§ WHAT THIS TASK INVOLVES
Among the lines below, a stretch begins at the one with "The inputs of" and ends at the one with "- [trial 50]". Repeat that stretch exactly, ends included.

§ DATA SUPPLIED
Source: an optimization exercise on an open RTL-to-GDS flow (aim: small area). Production flows keep margins and buffers that such runs may drop.
Function was checked by simulation only, so behaviour that the tests miss may differ from the original.
Power figures rest on the tool's default switching activity, not on a simulated workload.

--- flow/run.sh ---
#!/bin/bash
# The standard layout with three changes:
#  - after the floorplan, OpenROAD's restructure re-maps the combinational
#    logic for area (flow/restructure.tcl); registers are untouched;
#  - the port buffers use the smallest buffer cell (every input and output
#    port still gets its own buffer);
#  - clock tree synthesis uses clkbuf_4 leaf buffers with sink clusters of
#    at most 10 flip-flops within 35 um, and no dummy loads, instead of
#    clkbuf_16 everywhere.
set -euo pipefail
KNOBS=(
  BUFFER_PORTS_ARGS="-buffer_cell sky130_fd_sc_hd__buf_1"
  CTS_ARGS="-sink_clustering_enable -repair_clock_nets -dont_use_dummy_load -buf_list sky130_fd_sc_hd__clkbuf_4 -sink_clustering_size 10 -sink_clustering_max_diameter 35"
)
bash standard.sh "${KNOBS[@]}" floorplan > flow_floorplan.log 2>&1
mkdir -p rs_work
RES_DIR=$PWD/orfs/results/$FLOW_PLATFORM/kisc_fb_framer/base RS_WORK=$PWD/rs_work \
  openroad -no_init -exit flow/restructure.tcl > restructure.log 2>&1
bash standard.sh "${KNOBS[@]}" finish > flow_make.log 2>&1
--- flow/restructure.tcl ---
# Area recovery on the floorplanned netlist: OpenROAD's restructure re-maps
# the combinational logic between the registers and ports with ABC for area.
# Registers, ports and the floorplan are left as they are.
set res $::env(RES_DIR)
set lib $::env(FLOW_HOME)/platforms/sky130hd/lib/sky130_fd_sc_hd__tt_025C_1v80.lib
read_liberty $lib
read_db $res/2_floorplan.odb
read_sdc $res/2_floorplan.sdc
source $::env(FLOW_HOME)/platforms/sky130hd/setRC.tcl
report_design_area
restructure -target area -liberty_file $lib \
  -tielo_port sky130_fd_sc_hd__conb_1/LO -tiehi_port sky130_fd_sc_hd__conb_1/HI \
  -work_dir $::env(RS_WORK) -abc_logfile $::env(RS_WORK)/abc.log
report_design_area
write_db $res/2_floorplan.odb
--- standard.sh ---
#!/bin/bash
# synth_recipe.tcl (not shown) runs the flow's synth.tcl, then flattens the netlist and writes it again
# the make line also repeats each setting of config.mk as NAME=value (left out here)
make -C /OpenROAD-flow-scripts/flow DESIGN_CONFIG=/design/flow/config.mk WORK_HOME=/design/flow/orfs CLKGATE_MAP_FILE= SYNTH_SCRIPT=/design/flow/synth_recipe.tcl "${@:-finish}"
--- config.mk ---
export PLATFORM = sky130hd
export DESIGN_NAME = kisc_fb_framer
export DESIGN_NICKNAME = kisc_fb_framer
export VERILOG_FILES = /design/flow/design.v
export SDC_FILE = /design/flow/constraint.sdc
export NUM_CORES = 4
export LEC_CHECK = 0
export CAP_MARGIN = 20
export CORE_MARGIN = 2
export CORE_UTILIZATION = 70
export SLEW_MARGIN = 20
--- constraint.sdc ---
create_clock -name core_clock -period 10.0 [get_ports {clk}]
set_input_delay 2.0000 -clock core_clock [delete_from_list [all_inputs] [get_ports {clk}]]
set_output_delay 2.0000 -clock core_clock [all_outputs]
set_load 0.01 [all_outputs]
This design comes from an exercise in tuning for small area, a short achievable clock period and few clock cycles on the open sky130 flow, not from production work.
RTL that was checked went through simulation tests only; none was proved equivalent to the original.

== run A ==
==> flow/design.v (excerpt) <==
module cic_seed (
    input  wire        clk,
    input  wire        rst,           
    input  wire        start,         
    input  wire [31:0] image_size,    
    output reg         ready,
    output reg         done,          
    output wire [31:0] seed,
    output wire [31:0] crc,
    output reg         img_req,
    output reg  [8:0]  img_addr,      
    input  wire        img_gnt,
    input  wire        img_rvalid,
    input  wire [63:0] img_rdata
);
For scale: ~720 cells after synthesis, roughly 0.0067 mm^2 of cells after synthesis.
export LEC_CHECK = 0
export CAP_MARGIN = 20
export CORE_MARGIN = 2
export CORE_UTILIZATION = 40
export SLEW_MARGIN = 20
create_clock -name core_clock -period 5.0 [get_ports {clk}]
standard.sh (not shown) runs the stock make flow with config.mk's settings and CLKGATE_MAP_FILE= SYNTH_SCRIPT=/design/flow/synth_recipe.tcl, a recipe that flattens the netlist after the stock synthesis.
==> flow/flow/run.sh <==
#!/bin/bash
# Own flow: the standard layout (standard.sh, unchanged ORFS steps and
# synthesis) with these changes:
#  - ORFS's scripts are copied to ./scripts and ABC's speed script replaced by
#    flow/abc.script (plain delay-oriented mapping without ABC's blanket
#    buffering and upsizing; the placer's repair sizes the critical cells);
#  - three-input XOR/XNOR cells are added to the don't-use list;
#  - the ports get a plain buffer cell;
#  - any extra ORFS variables listed in flow/vars.txt.
# Each tool's output goes to the ORFS logs under orfs/logs; make's own output
# goes to standard_make.log here.
set -euo pipefail
rm -rf scripts
cp -r "$FLOW_HOME/scripts" scripts
cp flow/abc.script scripts/abc_speed.script
PLATFORM_DONT_USE=$(sed -n '/^export DONT_USE_CELLS += /,/^$/p' "$FLOW_HOME/platforms/sky130hd/config.mk" \
    | sed 's/export DONT_USE_CELLS += //; s/\\//g' | tr -s ' \n' ' ')
EXTRA_DONT_USE="sky130_fd_sc_hd__xnor3_1 sky130_fd_sc_hd__xnor3_2 sky130_fd_sc_hd__xnor3_4 sky130_fd_sc_hd__xor3_1 sky130_fd_sc_hd__xor3_2 sky130_fd_sc_hd__xor3_4"
VARS=()
if [[ -f flow/vars.txt ]]; then
    while read -r line; do [[ -n "$line" ]] && VARS+=("$line"); done < flow/vars.txt
fi
bash standard.sh "SCRIPTS_DIR=$PWD/scripts" \
    "DONT_USE_CELLS=$PLATFORM_DONT_USE $EXTRA_DONT_USE" \
    "BUFFER_PORTS_ARGS=-buffer_cell sky130_fd_sc_hd__buf_2" \
    "${VARS[@]}" finish > standard_make.log 2>&1
==> flow/flow/abc.script <==
&get -n
&st
&dch
&nf
&put
==> flow/flow/vars.txt <==
CORE_UTILIZATION=60
PLACE_DENSITY=0.7
SETUP_SLACK_MARGIN=2.0
BUFFER_PORTS_ARGS=-buffer_cell sky130_fd_sc_hd__buf_1
CTS_BUF_LIST=sky130_fd_sc_hd__clkbuf_4 sky130_fd_sc_hd__clkbuf_8
Testbench counts of run A, summed over its fixed seeds: cycles 32,456.
This design comes from an exercise in tuning for small area on the open sky130 flow, not from production work. In this exercise RTL edits were held to simulation tests only and were not proved equivalent to the original. Power and IR drop assume default switching activity.

$ cat design/flow/flow/run.sh
#!/bin/bash
# Standard ORFS layout (standard.sh), with two changes to config.mk:
#  - the port buffers are the smallest buffer cell, sky130_fd_sc_hd__buf_1;
#  - clock tree synthesis options (CTS_ARGS below), when set.
# Each tool's output goes to standard.log in this folder; ORFS's own per-step
# logs stay under orfs/logs.
set -e
echo 'export BUFFER_PORTS_ARGS = -buffer_cell sky130_fd_sc_hd__buf_1' >> config.mk
CTS_ARGS="-repair_clock_nets -buf_list sky130_fd_sc_hd__clkbuf_8 -dont_use_dummy_load -sink_buffer_max_cap_derate 1.0"
if [ -n "$CTS_ARGS" ]; then echo "export CTS_ARGS = $CTS_ARGS" >> config.mk; fi
bash standard.sh > standard.log 2>&1
$ cat design/flow/standard.sh
#!/bin/bash
# synth_recipe.tcl (not shown) runs the flow's synth.tcl, then flattens the netlist and writes it again
# the make line also repeats each setting of config.mk as NAME=value (left out here)
make -C /OpenROAD-flow-scripts/flow DESIGN_CONFIG=/design/flow/config.mk WORK_HOME=/design/flow/orfs CLKGATE_MAP_FILE= SYNTH_SCRIPT=/design/flow/synth_recipe.tcl "${@:-finish}"
$ cat design/flow/config.mk
export PLATFORM = sky130hd
export DESIGN_NAME = beebc_core
export DESIGN_NICKNAME = beebc_core
export VERILOG_FILES = /design/flow/design.v
export SDC_FILE = /design/flow/constraint.sdc
export NUM_CORES = 4
export LEC_CHECK = 0
export CAP_MARGIN = 20
export CORE_MARGIN = 2
export CORE_UTILIZATION = 40
export SLEW_MARGIN = 20
export BUFFER_PORTS_ARGS = -buffer_cell sky130_fd_sc_hd__buf_1
export CTS_ARGS = -repair_clock_nets -buf_list sky130_fd_sc_hd__clkbuf_8 -dont_use_dummy_load -sink_buffer_max_cap_derate 1.0
$ cat design/flow/constraint.sdc
create_clock -name core_clock -period 8.0 [get_ports {clk}]
set_input_delay 1.6000 -clock core_clock [delete_from_list [all_inputs] [get_ports {clk}]]
set_output_delay 1.6000 -clock core_clock [all_outputs]
set_load 0.01 [all_outputs]
$ cat design/flow/design.v
module beebc_decoder (
    input  wire [3:0] state,
    input  wire [3:0] opcode,    
    input  wire       cf,
    input  wire       zf,
    output reg  [3:0] next
);
    always @(*) begin
        if (state == 4'd2) begin
            case (opcode)
                4'd1:    next = 4'd8;     
                4'd2:    next = 4'd10;    
                4'd3:    next = 4'd11;    
                4'd4:    next = 4'd12;    
                4'd6:    next = 4'd14;    
                4'd7:    next = cf ? 4'd14 : 4'd3;   
                4'd8:    next = zf ? 4'd14 : 4'd3;   
                4'd14:   next = 4'd13;    
                4'd15:   next = 4'd15;    
                default: next = 4'd3;     
            endcase
        end else if (state == 4'd15)
            next = 4'd15;                 
        else if (state == 4'd10 || state == 4'd11)
            next = 4'd9;                  
        else if (state == 4'd9)
            next = 4'd5;
        else if (state[3])
            next = 4'd4;
        else
            next = {1'b0, state[2:0] + 3'd1};
    end
endmodule
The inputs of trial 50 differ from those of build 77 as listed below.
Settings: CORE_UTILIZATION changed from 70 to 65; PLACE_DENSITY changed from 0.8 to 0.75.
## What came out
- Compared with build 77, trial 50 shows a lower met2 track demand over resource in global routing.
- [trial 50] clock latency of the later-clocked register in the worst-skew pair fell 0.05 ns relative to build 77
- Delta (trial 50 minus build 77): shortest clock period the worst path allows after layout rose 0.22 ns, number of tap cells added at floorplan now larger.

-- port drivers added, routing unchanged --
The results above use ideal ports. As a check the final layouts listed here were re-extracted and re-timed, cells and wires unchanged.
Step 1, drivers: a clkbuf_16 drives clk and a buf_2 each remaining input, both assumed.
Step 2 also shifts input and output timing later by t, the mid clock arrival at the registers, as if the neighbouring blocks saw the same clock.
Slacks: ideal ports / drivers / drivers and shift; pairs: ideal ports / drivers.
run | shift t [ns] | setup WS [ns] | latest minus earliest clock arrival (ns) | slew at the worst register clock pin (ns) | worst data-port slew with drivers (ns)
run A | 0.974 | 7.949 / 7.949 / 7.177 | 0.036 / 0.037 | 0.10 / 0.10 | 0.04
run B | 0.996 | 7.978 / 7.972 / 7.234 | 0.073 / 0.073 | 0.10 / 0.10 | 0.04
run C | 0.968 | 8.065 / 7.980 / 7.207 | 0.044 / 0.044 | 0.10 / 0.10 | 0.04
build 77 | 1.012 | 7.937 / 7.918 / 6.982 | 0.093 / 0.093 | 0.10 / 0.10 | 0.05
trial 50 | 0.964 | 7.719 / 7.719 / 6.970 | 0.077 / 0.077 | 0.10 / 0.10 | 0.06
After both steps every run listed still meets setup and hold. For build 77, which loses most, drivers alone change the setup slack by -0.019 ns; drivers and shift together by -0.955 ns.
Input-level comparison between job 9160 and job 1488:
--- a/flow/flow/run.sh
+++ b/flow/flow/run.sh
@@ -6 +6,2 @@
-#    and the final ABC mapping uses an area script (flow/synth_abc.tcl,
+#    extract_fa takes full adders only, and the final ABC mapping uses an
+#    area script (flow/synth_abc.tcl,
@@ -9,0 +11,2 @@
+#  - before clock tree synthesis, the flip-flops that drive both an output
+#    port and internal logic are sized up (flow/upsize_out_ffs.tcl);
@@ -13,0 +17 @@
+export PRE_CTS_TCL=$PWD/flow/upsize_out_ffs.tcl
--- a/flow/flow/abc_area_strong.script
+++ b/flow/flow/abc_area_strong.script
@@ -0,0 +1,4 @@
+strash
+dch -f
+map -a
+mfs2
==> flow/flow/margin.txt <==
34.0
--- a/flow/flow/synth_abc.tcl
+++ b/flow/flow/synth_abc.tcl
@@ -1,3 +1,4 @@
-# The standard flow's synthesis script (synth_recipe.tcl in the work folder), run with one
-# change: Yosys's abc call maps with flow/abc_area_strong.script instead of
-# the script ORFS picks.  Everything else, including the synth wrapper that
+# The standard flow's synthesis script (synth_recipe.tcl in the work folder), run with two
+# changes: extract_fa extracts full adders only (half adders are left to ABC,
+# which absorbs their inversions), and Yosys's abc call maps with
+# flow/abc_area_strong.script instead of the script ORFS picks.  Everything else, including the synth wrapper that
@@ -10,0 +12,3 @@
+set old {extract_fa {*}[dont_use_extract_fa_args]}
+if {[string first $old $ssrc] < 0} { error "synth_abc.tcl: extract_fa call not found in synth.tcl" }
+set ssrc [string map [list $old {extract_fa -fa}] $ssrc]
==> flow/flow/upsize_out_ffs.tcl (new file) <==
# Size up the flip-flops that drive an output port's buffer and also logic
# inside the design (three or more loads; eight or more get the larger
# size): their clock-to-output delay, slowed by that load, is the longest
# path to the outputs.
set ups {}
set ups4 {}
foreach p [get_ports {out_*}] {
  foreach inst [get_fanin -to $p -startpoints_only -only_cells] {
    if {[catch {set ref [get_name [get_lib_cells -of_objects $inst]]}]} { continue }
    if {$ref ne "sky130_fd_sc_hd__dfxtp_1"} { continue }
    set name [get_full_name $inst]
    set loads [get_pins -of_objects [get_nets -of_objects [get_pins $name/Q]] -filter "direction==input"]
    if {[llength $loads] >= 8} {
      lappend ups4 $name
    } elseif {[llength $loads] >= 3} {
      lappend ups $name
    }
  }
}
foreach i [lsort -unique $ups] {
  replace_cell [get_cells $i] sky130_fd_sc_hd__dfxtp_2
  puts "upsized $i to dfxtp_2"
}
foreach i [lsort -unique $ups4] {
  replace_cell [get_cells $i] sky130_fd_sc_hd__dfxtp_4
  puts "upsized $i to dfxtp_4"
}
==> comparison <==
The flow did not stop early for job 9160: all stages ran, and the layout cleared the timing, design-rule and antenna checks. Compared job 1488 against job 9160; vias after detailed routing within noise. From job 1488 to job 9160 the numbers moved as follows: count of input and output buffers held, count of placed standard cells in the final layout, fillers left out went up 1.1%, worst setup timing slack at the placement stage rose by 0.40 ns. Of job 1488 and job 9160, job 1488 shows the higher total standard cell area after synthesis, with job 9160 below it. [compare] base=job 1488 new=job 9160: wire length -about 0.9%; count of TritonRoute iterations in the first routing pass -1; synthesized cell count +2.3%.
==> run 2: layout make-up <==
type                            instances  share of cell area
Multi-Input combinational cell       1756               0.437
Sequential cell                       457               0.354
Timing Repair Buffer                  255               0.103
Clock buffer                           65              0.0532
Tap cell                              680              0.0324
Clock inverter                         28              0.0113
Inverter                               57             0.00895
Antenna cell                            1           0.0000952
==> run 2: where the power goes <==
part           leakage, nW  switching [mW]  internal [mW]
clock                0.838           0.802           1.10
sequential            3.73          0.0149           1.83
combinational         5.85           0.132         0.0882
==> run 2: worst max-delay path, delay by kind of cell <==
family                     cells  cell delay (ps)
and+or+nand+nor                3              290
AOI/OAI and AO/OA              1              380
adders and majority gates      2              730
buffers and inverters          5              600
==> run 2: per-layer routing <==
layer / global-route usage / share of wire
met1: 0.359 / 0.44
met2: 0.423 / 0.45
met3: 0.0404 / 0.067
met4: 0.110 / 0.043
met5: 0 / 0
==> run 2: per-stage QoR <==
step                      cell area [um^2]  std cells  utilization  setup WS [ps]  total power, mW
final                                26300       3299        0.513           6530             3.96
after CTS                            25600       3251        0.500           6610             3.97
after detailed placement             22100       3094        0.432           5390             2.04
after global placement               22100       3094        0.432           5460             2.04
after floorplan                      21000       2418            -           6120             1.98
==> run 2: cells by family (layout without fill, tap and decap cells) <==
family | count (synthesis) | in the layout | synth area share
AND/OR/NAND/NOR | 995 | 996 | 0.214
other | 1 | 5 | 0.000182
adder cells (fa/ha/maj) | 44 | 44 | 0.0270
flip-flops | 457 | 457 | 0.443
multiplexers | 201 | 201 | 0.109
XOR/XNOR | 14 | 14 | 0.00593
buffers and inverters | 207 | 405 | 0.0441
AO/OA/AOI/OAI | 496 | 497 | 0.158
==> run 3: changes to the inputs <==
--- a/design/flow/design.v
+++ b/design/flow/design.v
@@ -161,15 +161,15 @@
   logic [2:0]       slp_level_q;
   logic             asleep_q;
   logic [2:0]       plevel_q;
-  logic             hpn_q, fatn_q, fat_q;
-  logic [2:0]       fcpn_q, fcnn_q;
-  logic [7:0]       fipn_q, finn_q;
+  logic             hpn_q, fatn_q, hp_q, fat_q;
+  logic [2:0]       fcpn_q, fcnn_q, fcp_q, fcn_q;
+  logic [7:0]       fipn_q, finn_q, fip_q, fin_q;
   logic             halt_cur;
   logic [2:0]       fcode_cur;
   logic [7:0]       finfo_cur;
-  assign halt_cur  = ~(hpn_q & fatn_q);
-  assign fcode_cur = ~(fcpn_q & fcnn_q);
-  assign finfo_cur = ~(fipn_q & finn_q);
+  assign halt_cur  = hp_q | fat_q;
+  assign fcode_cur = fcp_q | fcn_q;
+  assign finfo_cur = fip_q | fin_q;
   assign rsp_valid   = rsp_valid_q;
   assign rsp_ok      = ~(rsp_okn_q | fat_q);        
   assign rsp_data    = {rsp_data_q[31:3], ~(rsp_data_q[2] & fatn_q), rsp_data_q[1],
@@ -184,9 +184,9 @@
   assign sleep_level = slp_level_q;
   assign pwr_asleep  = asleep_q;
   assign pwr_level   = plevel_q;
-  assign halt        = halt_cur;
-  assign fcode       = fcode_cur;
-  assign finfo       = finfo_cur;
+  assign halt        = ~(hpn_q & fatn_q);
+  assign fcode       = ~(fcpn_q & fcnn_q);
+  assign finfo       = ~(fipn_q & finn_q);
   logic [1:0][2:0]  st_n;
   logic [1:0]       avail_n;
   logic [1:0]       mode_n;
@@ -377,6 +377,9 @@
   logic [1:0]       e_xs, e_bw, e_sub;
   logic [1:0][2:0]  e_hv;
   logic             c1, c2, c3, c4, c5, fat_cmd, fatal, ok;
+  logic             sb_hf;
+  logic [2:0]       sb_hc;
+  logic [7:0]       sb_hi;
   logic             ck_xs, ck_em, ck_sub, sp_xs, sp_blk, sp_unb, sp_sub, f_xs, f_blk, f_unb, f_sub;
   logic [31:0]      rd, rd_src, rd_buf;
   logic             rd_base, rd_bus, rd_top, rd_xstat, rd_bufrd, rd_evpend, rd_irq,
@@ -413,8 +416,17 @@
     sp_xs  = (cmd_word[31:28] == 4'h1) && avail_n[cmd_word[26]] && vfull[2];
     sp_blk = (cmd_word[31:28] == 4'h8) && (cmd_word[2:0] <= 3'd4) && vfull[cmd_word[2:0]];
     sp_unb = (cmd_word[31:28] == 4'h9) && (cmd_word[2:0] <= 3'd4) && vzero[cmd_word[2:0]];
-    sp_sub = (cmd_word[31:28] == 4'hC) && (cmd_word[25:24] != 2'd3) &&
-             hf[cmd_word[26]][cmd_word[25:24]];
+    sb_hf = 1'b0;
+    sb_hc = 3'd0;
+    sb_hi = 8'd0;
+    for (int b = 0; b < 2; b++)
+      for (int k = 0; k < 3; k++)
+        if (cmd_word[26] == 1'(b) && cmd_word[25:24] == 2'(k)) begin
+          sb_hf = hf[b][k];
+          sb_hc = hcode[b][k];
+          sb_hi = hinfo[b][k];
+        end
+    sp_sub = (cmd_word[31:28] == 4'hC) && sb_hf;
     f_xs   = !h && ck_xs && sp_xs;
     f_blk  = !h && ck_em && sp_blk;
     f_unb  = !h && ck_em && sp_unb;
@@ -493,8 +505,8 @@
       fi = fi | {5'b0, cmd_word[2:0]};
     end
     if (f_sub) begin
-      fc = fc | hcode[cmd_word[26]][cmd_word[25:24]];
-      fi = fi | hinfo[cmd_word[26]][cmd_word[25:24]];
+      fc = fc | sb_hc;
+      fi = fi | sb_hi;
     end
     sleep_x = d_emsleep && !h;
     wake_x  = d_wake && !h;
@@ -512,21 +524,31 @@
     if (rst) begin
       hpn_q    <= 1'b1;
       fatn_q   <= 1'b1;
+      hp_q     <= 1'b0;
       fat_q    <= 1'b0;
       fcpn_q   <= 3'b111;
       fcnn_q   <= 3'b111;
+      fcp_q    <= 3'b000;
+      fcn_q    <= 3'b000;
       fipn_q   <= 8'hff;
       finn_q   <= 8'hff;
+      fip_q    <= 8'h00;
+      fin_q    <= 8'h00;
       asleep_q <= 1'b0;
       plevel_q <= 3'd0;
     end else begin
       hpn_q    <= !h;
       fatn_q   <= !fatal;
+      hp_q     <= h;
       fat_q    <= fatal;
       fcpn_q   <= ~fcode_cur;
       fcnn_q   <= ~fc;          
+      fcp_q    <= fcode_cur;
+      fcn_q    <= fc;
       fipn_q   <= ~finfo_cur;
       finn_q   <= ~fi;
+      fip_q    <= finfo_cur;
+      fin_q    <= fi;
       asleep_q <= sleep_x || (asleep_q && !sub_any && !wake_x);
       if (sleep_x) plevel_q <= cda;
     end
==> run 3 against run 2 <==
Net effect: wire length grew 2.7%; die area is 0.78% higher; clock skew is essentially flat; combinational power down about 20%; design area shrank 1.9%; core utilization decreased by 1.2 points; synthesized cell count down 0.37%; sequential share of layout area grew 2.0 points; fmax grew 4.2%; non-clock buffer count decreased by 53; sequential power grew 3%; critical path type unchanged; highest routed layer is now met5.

§ SOLUTION
The inputs of trial 50 differ from those of build 77 as listed below.
Settings: CORE_UTILIZATION changed from 70 to 65; PLACE_DENSITY changed from 0.8 to 0.75.
## What came out
- Compared with build 77, trial 50 shows a lower met2 track demand over resource in global routing.
- [trial 50] clock latency of the later-clocked register in the worst-skew pair fell 0.05 ns relative to build 77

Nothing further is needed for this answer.